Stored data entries
_ _ _ _ _

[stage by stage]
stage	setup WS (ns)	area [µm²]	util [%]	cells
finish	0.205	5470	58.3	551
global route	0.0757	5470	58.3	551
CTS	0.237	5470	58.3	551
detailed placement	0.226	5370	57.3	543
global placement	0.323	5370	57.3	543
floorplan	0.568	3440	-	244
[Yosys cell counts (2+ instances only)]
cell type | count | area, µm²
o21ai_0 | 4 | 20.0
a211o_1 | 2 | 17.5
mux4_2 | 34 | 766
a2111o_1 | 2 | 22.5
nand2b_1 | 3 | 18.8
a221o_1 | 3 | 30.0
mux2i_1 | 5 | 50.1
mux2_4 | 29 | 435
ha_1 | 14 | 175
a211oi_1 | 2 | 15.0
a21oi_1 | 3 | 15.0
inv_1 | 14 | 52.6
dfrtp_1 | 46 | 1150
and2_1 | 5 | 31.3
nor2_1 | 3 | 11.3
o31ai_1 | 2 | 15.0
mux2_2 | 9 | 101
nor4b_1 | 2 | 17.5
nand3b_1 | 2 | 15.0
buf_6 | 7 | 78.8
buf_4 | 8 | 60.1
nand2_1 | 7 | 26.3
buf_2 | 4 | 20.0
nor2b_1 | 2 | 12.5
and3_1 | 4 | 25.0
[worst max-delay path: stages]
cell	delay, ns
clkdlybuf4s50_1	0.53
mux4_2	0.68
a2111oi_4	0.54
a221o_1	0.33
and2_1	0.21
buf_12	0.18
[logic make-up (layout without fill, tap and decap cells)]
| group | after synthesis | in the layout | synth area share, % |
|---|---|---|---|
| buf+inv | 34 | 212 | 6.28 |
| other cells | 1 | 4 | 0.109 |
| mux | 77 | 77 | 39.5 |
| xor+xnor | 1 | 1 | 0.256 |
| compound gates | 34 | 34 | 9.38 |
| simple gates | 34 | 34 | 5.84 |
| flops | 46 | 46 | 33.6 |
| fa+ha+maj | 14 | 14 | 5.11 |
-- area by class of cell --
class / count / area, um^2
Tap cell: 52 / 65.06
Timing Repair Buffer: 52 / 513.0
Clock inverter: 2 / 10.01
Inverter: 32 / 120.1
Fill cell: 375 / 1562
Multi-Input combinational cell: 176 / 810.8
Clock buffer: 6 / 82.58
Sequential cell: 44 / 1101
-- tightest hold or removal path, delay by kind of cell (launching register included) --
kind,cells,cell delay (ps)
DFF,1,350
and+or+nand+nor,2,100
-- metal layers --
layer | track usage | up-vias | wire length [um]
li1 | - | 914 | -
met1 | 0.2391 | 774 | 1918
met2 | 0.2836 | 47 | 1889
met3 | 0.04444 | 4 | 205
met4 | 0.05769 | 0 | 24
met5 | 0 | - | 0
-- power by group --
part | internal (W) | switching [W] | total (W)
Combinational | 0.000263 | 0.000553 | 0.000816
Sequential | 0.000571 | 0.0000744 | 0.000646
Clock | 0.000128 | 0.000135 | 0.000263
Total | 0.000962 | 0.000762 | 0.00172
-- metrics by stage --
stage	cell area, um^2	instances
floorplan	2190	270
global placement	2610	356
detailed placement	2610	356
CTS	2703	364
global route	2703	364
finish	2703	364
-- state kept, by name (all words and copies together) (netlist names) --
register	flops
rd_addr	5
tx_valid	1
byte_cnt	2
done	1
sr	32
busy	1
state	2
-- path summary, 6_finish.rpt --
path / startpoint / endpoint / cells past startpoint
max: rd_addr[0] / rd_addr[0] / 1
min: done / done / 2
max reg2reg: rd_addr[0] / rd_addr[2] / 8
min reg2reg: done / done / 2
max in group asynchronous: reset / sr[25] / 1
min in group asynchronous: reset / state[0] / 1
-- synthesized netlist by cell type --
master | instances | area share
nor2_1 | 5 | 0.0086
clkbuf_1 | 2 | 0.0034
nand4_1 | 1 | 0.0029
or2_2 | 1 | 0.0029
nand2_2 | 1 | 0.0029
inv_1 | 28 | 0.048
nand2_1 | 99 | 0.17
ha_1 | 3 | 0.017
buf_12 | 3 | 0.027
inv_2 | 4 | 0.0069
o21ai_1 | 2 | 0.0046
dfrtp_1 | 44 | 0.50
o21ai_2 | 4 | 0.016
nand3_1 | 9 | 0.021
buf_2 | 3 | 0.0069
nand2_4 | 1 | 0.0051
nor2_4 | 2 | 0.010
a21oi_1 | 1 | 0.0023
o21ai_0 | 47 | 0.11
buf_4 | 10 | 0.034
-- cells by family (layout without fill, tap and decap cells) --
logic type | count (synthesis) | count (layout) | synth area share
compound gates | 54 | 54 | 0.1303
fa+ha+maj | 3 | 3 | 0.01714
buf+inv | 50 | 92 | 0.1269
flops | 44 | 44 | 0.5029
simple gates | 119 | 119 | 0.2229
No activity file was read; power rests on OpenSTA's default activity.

_ _ _ _ _

▸ **Exercise brief**: How many lines in the entries above hold the word "state"? Reply with the number by itself.

▸ **Answer below**: 3